The use of probiotics in aquaculture

Abstract: The research of probiotics for aquatic animals is increasing with the demand for environment-friendly aquaculture. The probiotics were defined as live microbial feed supplements that improve health of man and terrestrial livestock. The gastrointestinal microbiota of fish and shellfish are peculiarly dependent on the external environment, due to the water flow passing through the digestive tract. Most bacterial cells are transient in the gut, with continuous intrusion of microbes coming from water and food. Some commercial products are referred to as probiotics, though they were designed to treat the rearing medium, not to supplement the diet. This extension of the probiotic concept is pertinent when the administered microbes survive in the gastrointestinal tract. Otherwise, more general terms are suggested, like biocontrol when the treatment is antagonistic to pathogens, or bioremediation when water quality is improved. However, the first probiotics tested in fish were commercial preparations devised for land animals.
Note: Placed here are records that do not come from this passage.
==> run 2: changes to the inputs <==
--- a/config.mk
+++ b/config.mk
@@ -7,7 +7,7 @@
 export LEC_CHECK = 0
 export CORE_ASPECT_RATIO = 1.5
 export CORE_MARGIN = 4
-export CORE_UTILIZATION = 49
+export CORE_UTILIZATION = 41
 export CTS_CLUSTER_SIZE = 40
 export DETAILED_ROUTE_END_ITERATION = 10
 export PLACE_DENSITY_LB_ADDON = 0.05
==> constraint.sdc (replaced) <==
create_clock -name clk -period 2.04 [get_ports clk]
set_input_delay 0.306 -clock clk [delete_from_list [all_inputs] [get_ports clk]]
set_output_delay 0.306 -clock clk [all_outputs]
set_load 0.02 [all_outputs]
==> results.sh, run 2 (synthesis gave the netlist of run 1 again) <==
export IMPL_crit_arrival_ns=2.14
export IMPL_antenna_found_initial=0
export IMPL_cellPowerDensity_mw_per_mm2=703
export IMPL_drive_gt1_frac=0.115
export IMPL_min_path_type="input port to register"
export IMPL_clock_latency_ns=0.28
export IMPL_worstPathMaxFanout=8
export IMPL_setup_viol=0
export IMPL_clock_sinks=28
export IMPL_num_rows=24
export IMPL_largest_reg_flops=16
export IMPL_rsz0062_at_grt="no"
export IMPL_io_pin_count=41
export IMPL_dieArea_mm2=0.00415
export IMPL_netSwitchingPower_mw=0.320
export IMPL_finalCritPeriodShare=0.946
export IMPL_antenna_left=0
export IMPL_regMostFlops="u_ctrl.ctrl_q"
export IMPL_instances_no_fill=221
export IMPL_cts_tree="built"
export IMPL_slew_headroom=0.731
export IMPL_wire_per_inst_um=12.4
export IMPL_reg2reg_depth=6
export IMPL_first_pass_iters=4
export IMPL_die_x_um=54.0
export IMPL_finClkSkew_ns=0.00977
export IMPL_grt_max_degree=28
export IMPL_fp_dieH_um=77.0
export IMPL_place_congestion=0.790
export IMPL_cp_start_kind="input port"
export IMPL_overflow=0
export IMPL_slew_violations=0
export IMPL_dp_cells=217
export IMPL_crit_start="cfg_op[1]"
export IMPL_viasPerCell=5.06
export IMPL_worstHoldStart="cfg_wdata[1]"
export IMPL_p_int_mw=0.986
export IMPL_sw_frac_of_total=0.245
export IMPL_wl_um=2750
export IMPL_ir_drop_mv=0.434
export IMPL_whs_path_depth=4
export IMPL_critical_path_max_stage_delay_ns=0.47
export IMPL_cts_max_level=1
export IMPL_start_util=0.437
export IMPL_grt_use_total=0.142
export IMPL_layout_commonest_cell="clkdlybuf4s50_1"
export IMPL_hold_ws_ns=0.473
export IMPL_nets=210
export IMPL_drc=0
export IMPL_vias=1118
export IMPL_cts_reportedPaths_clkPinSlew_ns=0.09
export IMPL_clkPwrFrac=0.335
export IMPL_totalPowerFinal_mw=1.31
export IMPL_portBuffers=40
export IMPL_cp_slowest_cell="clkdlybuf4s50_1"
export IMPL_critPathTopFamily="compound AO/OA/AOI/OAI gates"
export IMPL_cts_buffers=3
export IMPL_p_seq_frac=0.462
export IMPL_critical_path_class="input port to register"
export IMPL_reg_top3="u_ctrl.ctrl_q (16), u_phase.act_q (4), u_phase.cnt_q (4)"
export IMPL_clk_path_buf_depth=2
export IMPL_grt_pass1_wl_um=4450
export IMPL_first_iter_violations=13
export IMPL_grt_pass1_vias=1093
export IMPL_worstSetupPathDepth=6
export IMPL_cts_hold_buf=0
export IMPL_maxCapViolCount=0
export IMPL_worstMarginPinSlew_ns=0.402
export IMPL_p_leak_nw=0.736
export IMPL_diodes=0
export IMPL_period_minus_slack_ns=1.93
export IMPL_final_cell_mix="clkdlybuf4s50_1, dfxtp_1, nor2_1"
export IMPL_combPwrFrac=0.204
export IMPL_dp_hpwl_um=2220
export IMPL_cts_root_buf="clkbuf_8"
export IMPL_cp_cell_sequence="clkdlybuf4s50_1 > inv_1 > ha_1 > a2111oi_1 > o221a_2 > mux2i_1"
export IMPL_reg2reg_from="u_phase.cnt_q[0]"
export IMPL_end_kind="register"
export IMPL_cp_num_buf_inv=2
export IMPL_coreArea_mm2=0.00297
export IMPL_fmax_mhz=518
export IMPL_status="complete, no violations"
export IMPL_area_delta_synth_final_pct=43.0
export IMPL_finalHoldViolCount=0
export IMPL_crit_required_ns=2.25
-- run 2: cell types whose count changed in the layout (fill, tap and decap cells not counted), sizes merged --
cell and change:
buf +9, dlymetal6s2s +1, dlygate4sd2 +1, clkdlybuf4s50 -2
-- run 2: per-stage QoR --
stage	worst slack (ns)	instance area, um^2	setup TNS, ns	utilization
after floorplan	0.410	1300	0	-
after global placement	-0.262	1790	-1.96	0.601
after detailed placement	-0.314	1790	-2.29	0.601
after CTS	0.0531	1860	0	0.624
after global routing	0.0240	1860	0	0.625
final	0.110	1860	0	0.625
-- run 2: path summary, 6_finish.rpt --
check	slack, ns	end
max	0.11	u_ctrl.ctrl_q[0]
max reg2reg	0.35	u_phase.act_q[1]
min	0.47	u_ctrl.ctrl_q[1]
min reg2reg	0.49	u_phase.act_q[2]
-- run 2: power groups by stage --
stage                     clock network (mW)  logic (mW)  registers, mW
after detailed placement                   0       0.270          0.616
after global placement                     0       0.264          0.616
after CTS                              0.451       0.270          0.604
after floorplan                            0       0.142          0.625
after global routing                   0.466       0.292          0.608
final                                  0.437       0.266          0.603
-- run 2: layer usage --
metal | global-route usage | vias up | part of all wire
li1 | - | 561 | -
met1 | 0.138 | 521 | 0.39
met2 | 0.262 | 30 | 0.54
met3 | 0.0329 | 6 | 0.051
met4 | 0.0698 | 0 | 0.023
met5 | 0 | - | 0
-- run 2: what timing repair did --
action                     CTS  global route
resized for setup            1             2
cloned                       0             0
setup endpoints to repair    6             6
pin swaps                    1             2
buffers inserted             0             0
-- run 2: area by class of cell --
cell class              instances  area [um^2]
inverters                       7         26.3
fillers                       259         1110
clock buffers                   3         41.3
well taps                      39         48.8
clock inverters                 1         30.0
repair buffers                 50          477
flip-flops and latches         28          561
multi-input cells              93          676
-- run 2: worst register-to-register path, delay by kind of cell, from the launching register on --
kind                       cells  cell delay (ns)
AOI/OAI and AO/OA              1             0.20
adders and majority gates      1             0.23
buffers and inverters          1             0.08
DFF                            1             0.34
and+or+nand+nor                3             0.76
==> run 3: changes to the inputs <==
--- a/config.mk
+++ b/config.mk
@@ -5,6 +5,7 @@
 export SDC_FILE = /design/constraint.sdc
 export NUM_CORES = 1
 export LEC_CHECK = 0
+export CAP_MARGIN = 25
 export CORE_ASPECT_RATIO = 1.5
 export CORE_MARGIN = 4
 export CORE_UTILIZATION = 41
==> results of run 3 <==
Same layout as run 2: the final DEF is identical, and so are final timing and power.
Though some effects were observed with such preparations, the survival of these bacteria was uncertain in aquatic environment. Most attempts to propose probiotics have been undertaken by isolating and selecting strains from aquatic environment. These microbes were Vibrionaceae, pseudomonads, lactic acid bacteria, Bacillus spp. and yeasts. Three main characteristics have been searched in microbes as candidates to improve the health of their host. (1) The antagonism to pathogens was shown in vitro in most cases. (2) The colonization potential of some candidate probionts was also studied. (3) Challenge tests confirmed that some strains could increase the resistance to disease of their host. Many other beneficial effects may be expected from probiotics, e.g., competition with pathogens for nutrients or for adhesion sites, and stimulation of the immune system. The most promising prospects are sketched out, but considerable efforts of research will be necessary to develop the applications to aquaculture.